Lyon 1ère

Le second alpiniste coréen retrouvé mort dans le Mont-Blanc

Jeudi 3 Août 2017

Le second alpiniste coréen retrouvé mort dans le Mont-Blanc
Les secouristes de Chamonix ont retrouvé ce mercredi après-midi dans un trou de neige à 4.300 m d'altitude le corps sans vie de l'alpiniste sud-coréen de 34 ans, parti dimanche à l'assaut du Mont-Blanc avec un compagnon de cordée rescapé.

Une accalmie a permis à un hélicoptère de décoller vers 14H00, après presque deux jours d'un vent tempétueux empêchant toute intervention du Peloton de gendarmerie de haute montagne (PGHM).

Après recoupement des explications données par le rescapé de 41 ans et des photos de l'itinéraire, les secouristes ont trouvé le lieu du "bivouac":

"On a retrouvé le trou creusé dans la neige, où était le second Coréen", a expliqué à l'AFP le lieutenant-colonel Bozon, dirigeant le PGHM de Chamonix. Le corps a été redescendu et confié aux pompes funèbres.
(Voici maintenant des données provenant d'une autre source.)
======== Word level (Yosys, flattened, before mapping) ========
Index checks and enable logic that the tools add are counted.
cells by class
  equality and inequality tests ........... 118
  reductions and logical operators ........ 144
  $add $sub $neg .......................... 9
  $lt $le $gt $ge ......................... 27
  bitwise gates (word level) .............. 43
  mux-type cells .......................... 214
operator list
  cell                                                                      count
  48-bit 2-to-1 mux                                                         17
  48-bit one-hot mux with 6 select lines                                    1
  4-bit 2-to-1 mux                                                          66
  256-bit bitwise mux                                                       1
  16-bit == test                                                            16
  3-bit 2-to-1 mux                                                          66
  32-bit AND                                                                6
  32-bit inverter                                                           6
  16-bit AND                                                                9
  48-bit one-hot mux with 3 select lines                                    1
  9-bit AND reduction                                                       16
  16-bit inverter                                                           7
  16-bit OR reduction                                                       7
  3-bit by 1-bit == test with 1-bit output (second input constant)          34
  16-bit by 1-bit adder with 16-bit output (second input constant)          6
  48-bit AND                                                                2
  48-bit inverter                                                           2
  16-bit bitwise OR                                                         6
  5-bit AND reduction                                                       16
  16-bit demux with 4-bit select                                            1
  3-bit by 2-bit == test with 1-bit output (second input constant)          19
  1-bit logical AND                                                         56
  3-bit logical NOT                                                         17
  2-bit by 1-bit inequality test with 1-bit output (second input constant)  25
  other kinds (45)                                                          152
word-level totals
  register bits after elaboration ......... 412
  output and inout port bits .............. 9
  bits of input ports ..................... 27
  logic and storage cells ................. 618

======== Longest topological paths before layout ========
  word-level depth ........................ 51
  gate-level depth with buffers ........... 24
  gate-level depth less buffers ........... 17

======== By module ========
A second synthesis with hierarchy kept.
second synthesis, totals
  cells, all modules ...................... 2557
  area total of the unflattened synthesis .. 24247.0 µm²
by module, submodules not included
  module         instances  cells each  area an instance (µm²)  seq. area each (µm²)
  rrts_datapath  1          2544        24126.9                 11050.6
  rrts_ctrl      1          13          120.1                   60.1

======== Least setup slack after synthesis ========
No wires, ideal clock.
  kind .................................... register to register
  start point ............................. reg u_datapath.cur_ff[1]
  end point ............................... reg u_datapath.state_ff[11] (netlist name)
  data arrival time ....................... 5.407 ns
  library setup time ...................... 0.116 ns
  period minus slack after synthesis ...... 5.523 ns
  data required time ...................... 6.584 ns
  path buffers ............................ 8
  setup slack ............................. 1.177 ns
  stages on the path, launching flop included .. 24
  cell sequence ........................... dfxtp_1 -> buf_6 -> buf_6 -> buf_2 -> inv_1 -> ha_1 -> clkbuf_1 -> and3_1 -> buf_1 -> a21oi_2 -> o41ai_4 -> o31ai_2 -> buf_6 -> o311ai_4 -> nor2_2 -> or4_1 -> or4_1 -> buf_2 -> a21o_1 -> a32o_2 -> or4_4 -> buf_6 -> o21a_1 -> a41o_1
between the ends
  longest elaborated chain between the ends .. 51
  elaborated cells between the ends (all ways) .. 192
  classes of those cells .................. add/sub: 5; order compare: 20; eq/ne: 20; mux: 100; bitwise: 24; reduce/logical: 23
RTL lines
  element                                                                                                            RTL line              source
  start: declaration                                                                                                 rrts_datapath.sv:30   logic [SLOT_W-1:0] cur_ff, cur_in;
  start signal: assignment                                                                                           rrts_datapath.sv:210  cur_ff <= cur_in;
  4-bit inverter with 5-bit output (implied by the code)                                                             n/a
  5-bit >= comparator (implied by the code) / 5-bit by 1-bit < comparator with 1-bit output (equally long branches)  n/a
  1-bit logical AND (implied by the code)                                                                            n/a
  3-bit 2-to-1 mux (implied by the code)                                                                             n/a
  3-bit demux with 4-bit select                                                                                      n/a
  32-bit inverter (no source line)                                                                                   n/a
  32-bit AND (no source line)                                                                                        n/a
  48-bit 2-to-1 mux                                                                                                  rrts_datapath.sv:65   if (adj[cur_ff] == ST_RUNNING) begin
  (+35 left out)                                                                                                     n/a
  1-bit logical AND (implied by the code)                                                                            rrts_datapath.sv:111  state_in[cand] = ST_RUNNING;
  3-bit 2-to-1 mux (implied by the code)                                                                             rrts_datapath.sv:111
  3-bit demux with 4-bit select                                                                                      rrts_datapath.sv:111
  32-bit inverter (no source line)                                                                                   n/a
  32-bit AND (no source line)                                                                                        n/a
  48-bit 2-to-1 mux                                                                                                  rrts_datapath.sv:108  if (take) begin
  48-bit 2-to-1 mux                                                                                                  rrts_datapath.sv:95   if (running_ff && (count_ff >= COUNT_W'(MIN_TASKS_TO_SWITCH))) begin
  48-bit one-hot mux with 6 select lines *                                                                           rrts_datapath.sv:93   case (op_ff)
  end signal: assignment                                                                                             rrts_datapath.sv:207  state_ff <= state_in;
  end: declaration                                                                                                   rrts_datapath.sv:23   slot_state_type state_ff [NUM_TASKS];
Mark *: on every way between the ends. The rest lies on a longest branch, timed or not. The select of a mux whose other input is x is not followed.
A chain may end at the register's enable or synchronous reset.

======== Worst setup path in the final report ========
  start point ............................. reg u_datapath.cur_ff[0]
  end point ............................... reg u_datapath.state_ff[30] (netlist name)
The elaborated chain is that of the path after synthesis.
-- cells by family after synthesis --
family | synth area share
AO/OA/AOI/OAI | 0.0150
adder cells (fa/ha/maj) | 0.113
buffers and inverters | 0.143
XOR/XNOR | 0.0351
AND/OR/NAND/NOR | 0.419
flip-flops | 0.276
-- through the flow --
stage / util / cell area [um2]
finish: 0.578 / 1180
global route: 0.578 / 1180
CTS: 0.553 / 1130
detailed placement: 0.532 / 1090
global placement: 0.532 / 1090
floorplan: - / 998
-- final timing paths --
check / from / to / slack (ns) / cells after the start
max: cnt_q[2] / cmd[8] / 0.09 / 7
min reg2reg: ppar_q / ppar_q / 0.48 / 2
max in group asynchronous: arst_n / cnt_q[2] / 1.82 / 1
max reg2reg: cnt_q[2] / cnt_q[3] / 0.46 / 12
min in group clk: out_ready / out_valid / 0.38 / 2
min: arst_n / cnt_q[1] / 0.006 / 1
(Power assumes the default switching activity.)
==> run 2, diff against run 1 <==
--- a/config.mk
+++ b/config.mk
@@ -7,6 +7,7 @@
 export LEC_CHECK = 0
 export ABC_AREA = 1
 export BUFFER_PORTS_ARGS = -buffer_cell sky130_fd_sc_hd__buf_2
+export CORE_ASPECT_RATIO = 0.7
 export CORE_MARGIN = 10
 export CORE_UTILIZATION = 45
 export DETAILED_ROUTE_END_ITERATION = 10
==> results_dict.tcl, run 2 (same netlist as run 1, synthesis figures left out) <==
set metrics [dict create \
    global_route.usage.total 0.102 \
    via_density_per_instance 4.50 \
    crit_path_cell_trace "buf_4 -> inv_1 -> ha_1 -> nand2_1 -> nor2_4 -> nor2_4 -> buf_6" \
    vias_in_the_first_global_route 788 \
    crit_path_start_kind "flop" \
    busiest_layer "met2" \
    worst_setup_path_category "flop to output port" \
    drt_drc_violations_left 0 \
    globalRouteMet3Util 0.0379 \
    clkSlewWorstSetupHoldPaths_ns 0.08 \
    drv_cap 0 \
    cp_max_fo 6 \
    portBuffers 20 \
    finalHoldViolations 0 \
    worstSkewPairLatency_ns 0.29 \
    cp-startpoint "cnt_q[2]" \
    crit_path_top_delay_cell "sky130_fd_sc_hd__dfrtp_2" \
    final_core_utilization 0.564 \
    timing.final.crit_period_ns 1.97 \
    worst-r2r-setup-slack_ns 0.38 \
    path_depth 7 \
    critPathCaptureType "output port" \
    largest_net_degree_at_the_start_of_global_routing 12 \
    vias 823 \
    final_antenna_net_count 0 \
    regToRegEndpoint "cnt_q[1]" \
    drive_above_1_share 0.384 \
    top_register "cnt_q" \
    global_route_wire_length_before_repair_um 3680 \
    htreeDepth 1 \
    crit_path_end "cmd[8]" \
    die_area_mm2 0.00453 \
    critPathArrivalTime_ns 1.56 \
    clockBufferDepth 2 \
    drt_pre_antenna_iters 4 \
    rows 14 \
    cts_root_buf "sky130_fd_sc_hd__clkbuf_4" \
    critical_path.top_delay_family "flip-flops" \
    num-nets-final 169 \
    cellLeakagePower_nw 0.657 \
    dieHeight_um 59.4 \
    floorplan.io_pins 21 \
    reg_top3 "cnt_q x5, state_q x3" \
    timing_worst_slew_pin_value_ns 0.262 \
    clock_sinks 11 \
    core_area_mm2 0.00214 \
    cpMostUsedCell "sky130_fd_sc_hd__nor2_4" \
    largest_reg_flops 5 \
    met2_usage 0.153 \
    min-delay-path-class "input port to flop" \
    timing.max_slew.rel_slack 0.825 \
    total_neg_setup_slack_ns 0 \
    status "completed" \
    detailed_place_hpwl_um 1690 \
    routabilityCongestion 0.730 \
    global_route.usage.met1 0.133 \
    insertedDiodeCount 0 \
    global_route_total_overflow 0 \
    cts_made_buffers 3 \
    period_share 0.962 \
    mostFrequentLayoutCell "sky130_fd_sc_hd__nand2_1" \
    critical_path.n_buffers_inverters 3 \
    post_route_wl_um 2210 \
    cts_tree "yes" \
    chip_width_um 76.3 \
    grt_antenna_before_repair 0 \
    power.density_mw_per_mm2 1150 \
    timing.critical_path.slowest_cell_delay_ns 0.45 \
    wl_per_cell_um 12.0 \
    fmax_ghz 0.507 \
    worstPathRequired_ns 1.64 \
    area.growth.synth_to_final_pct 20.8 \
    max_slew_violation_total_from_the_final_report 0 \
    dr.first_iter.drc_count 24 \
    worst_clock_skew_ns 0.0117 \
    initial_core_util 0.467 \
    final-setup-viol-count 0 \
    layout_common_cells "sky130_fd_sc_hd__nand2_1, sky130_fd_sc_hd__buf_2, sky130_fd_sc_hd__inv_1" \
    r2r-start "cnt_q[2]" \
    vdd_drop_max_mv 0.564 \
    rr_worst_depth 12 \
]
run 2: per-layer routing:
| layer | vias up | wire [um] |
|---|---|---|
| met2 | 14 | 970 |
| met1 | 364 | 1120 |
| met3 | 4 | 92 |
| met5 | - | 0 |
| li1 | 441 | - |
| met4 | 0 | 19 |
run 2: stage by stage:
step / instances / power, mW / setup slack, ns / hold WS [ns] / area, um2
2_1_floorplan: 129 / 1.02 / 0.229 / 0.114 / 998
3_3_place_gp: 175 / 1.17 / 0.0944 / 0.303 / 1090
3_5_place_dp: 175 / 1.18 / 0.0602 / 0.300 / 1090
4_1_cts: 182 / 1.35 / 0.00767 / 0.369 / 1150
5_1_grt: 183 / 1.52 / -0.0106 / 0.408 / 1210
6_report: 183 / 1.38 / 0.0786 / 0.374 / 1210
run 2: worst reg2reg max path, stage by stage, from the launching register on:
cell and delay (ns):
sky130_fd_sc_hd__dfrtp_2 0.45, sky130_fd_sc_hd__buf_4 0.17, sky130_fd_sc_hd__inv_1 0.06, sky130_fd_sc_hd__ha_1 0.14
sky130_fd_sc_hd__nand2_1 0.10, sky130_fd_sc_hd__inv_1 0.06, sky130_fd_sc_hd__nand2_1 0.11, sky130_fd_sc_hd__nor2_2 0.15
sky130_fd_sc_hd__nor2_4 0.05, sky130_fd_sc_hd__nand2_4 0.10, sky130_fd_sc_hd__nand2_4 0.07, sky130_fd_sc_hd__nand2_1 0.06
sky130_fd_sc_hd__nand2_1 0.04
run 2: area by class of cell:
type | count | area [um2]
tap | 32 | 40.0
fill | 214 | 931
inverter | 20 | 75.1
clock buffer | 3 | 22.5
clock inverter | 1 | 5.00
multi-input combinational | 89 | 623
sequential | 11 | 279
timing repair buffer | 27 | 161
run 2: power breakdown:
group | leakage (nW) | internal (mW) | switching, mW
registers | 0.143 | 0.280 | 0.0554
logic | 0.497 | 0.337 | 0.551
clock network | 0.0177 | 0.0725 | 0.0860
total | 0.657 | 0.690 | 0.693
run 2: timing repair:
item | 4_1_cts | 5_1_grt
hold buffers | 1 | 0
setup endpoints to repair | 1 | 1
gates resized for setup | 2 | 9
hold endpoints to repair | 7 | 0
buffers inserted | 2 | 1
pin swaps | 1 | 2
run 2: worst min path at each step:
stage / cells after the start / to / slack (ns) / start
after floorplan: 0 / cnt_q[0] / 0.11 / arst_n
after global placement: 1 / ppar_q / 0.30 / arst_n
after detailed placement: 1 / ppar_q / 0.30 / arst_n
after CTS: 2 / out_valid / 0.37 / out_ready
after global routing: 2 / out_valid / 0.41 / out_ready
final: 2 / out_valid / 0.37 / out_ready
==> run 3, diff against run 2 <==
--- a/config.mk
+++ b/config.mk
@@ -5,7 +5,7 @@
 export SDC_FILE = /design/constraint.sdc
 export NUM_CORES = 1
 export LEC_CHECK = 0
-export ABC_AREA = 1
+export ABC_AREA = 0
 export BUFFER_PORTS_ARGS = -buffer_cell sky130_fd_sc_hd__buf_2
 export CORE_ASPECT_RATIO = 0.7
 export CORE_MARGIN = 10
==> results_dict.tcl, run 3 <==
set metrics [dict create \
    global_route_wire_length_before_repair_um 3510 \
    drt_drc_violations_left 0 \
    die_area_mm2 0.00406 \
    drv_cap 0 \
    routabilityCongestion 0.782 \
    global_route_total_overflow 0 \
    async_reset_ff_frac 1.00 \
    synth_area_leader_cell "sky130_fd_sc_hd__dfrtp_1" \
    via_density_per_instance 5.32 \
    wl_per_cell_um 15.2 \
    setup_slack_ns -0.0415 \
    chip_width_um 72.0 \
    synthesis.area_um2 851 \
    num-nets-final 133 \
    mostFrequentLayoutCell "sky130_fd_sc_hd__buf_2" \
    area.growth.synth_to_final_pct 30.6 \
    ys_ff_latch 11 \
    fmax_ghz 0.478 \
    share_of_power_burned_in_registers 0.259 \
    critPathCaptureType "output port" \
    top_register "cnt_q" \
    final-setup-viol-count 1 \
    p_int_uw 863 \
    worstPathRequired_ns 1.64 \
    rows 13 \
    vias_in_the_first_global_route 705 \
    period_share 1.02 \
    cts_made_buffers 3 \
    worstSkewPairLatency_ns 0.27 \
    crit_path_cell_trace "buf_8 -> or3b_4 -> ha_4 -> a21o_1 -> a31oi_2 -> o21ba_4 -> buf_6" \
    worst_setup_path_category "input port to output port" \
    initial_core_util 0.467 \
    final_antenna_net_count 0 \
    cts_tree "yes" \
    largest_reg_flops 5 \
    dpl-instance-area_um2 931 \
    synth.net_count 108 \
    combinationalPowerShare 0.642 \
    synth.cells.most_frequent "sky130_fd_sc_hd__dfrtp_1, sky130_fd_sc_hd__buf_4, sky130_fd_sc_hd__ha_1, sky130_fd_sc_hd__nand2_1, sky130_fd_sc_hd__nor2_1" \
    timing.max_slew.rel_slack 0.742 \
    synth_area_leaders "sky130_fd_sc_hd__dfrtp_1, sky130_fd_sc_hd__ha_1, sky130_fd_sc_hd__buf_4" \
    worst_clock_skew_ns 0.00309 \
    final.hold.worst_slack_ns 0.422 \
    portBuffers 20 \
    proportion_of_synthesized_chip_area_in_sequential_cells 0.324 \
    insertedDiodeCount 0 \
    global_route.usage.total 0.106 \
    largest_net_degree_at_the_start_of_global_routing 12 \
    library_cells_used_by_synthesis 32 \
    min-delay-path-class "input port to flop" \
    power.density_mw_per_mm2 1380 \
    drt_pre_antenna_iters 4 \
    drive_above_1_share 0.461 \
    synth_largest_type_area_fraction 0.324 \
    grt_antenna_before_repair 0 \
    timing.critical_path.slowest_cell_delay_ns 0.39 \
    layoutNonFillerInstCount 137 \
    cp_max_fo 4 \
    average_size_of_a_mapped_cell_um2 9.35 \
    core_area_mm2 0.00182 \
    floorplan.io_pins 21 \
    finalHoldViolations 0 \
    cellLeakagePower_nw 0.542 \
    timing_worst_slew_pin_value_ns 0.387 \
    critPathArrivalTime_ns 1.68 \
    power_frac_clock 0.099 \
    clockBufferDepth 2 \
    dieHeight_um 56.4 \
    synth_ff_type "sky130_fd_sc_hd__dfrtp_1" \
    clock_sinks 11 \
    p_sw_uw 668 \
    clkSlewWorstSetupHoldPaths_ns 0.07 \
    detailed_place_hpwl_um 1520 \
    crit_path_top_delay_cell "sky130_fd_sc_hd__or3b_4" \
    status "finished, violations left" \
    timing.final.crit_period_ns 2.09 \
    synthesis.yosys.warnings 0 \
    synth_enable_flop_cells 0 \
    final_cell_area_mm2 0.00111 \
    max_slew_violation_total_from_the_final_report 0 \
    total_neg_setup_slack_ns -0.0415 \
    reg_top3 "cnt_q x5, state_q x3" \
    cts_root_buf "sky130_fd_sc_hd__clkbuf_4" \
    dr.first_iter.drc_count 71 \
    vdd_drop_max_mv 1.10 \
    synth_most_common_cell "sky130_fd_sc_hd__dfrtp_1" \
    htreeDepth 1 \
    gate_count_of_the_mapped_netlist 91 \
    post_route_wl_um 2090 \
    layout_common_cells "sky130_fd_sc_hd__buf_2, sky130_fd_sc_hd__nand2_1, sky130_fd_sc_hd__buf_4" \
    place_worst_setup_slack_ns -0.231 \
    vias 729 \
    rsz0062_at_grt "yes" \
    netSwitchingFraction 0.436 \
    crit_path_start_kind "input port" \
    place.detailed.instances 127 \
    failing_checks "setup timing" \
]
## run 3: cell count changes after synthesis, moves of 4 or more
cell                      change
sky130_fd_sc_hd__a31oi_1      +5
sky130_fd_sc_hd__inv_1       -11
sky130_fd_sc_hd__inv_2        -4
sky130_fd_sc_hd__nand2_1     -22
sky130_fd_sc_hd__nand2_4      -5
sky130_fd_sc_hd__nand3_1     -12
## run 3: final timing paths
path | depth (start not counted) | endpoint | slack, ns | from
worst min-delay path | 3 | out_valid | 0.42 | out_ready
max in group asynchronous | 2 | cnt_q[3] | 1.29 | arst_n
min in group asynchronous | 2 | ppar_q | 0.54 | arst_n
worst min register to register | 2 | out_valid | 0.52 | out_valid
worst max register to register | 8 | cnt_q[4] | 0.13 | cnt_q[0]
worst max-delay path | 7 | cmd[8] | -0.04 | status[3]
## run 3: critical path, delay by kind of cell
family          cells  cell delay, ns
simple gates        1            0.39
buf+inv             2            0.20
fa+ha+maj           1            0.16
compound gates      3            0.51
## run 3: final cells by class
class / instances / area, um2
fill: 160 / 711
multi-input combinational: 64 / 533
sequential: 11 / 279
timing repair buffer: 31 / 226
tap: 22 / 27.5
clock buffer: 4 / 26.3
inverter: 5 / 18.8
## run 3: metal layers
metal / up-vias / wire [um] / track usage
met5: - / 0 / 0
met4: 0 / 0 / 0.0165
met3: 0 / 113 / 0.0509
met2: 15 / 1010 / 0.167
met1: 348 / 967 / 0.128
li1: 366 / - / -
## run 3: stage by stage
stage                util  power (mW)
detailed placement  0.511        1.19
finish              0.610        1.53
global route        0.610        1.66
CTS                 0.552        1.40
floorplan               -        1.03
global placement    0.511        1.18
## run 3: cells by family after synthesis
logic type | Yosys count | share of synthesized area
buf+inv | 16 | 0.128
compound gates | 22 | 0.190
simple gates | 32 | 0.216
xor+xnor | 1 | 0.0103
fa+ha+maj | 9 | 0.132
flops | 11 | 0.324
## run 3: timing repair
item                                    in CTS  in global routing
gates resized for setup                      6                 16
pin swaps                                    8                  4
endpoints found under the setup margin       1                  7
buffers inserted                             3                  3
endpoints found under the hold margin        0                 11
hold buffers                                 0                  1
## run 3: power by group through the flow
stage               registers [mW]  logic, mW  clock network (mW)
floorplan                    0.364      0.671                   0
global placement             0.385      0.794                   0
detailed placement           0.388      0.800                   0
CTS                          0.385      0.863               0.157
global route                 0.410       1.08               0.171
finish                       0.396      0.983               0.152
## src/pearson_correlation_accumulator_assert.svh

```systemverilog
// ---------------------------------------------------------------------------
// Pearson correlation accumulator assertion macros
// Concurrent check wrappers clocked on clk, with and without reset masking.
// ---------------------------------------------------------------------------
`ifndef PEARSON_CORRELATION_ACCUMULATOR_ASSERT_SVH
`define PEARSON_CORRELATION_ACCUMULATOR_ASSERT_SVH

// check while out of reset
`define PCA_CHECK(lbl, prop, msg) \
  lbl: assert property (@(posedge clk) disable iff (!rst_n) prop) else $error(msg);

// check at every edge, reset included
`define PCA_CHECK_ALWAYS(lbl, prop, msg) \
  lbl: assert property (@(posedge clk) prop) else $error(msg);

`endif

```

## src/pca_pkg.sv

```systemverilog
// ---------------------------------------------------------------------------
// Pearson correlation accumulator package
// Widths, accumulator snapshot type and multiplier handshake types.
// ---------------------------------------------------------------------------
`default_nettype none

package pca_pkg;

  localparam int SAMPLE_W    = 16;
  localparam int MAX_SAMPLES = 65536;
  localparam int CNT_W       = $clog2(MAX_SAMPLES + 1);
  localparam int SUM_W       = 32;
  localparam int SQ_W        = 47;
  localparam int XY_W        = 48;
  localparam int RHO_W       = 16;
  localparam int MUL_W       = 64;
  localparam int PROD_W      = 2 * MUL_W;
  localparam int MCNT_W      = $clog2(MUL_W);
  localparam int NUM_W       = MUL_W + 2;
  localparam int QUO_W       = 31;
  localparam int ROOT_W      = 16;
  localparam int RAD_W       = 2 * ROOT_W;
  localparam int SREM_W      = ROOT_W + 2;
  localparam int IN_DATA_W   = 2 * SAMPLE_W;
  localparam int OUT_DATA_W  = 40;

  typedef struct packed {
    logic [CNT_W-1:0]        n;
    logic signed [SUM_W-1:0] sx;
    logic signed [SUM_W-1:0] sy;
    logic [SQ_W-1:0]         sxx;
    logic [SQ_W-1:0]         syy;
    logic signed [XY_W-1:0]  sxy;
    logic                    ovf;
  } acc_t;

  typedef struct packed {
    logic             start;
    logic [MUL_W-1:0] a;
    logic [MUL_W-1:0] b;
  } mul_req_t;

  typedef struct packed {
    logic busy;
    logic done;
  } mul_sts_t;

  typedef struct packed {
    logic full;
    logic empty;
  } fifo_sts_t;

endpackage

`default_nettype wire

```

## src/pca_fifo.sv

```systemverilog
// ---------------------------------------------------------------------------
// Pearson correlation accumulator snapshot queue
// Two-entry queue of accumulator snapshots between front and back ends.
// ---------------------------------------------------------------------------
`default_nettype none

module pca_fifo import pca_pkg::*; (
  input  wire logic clk,
  input  wire logic rst_n,
  input  wire logic push,
  input  wire acc_t push_data,
  input  wire logic pop,
  output acc_t      head,
  output fifo_sts_t sts
);

  acc_t       mem_r [2];
  logic       wr_ptr_r;
  logic       rd_ptr_r;
  logic [1:0] cnt_r;

  assign head      = mem_r[rd_ptr_r];
  assign sts.full  = (cnt_r == 2'd2);
  assign sts.empty = (cnt_r == 2'd0);

  always_ff @(posedge clk) begin
    if (push) begin
      mem_r[wr_ptr_r] <= push_data;
    end
  end

  always_ff @(posedge clk) begin
    if (!rst_n) begin
      wr_ptr_r <= 1'b0;
      rd_ptr_r <= 1'b0;
      cnt_r    <= 2'd0;
    end else begin
      if (push) begin
        wr_ptr_r <= !wr_ptr_r;
      end
      if (pop) begin
        rd_ptr_r <= !rd_ptr_r;
      end
      cnt_r <= cnt_r + 2'(push) - 2'(pop);
    end
  end

`include "pearson_correlation_accumulator_assert.svh"
  `PCA_CHECK(a_no_push_full, push |-> !sts.full, "push into full queue")
  `PCA_CHECK(a_no_pop_empty, pop |-> !sts.empty, "pop from empty queue")
  `PCA_CHECK_ALWAYS(a_cnt_range, !rst_n || cnt_r != 2'd3, "queue count out of range")

endmodule

`default_nettype wire

```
Les deux amis étaient partis dimanche du refuge des Cosmiques et avaient
été surpris par le mauvais temps au niveau du col de la Brenva après avoir
gravi 700 mètres de dénivelé.

"Au vu des horaires, ils n'étaient pas dans le respect des temps pour une
traversée du Mont-Blanc. Et quand la première salve d'orage est arrivée vers
14H00 (dimanche), ils auraient aussi déjà dû faire demi-tour", a estimé
Stéphane Bozon.

Le plus jeune des deux était "épuisé, incapable de se mouvoir, le plus
valide a essayé de le motiver, mais l'autre a dit qu'il voulait dormir", a
raconté le patron du PGHM.

Le plus âgé a alors laissé son compagnon dans l'abri creusé dans la neige et "il a essayé de sauver sa peau. Il est remonté vers le col pour échapper au vent".

"Quand il a appelé, je lui ai dit de faire demi-tour, mais il y est resté toute la nuit et c'est là qu'on l'a repéré le lundi. Il a eu une résistance phénoménale", a poursuivi le lieutenant-colonel Bozon.

Selon lui, les horaires et l'état d'épuisement de la victime à ce point de l'itinéraire laisseraient supposer des "effets conjugués de l'altitude et
d'une impréparation physique" additionnés à une "succession de non décisions ou mauvaises décisions au vu notamment de la dégradation des conditions météo".

Il n'existe aucune obligation de prendre un guide pour gravir le toit de
l'Europe, qui attire chaque année les alpinistes du monde entier.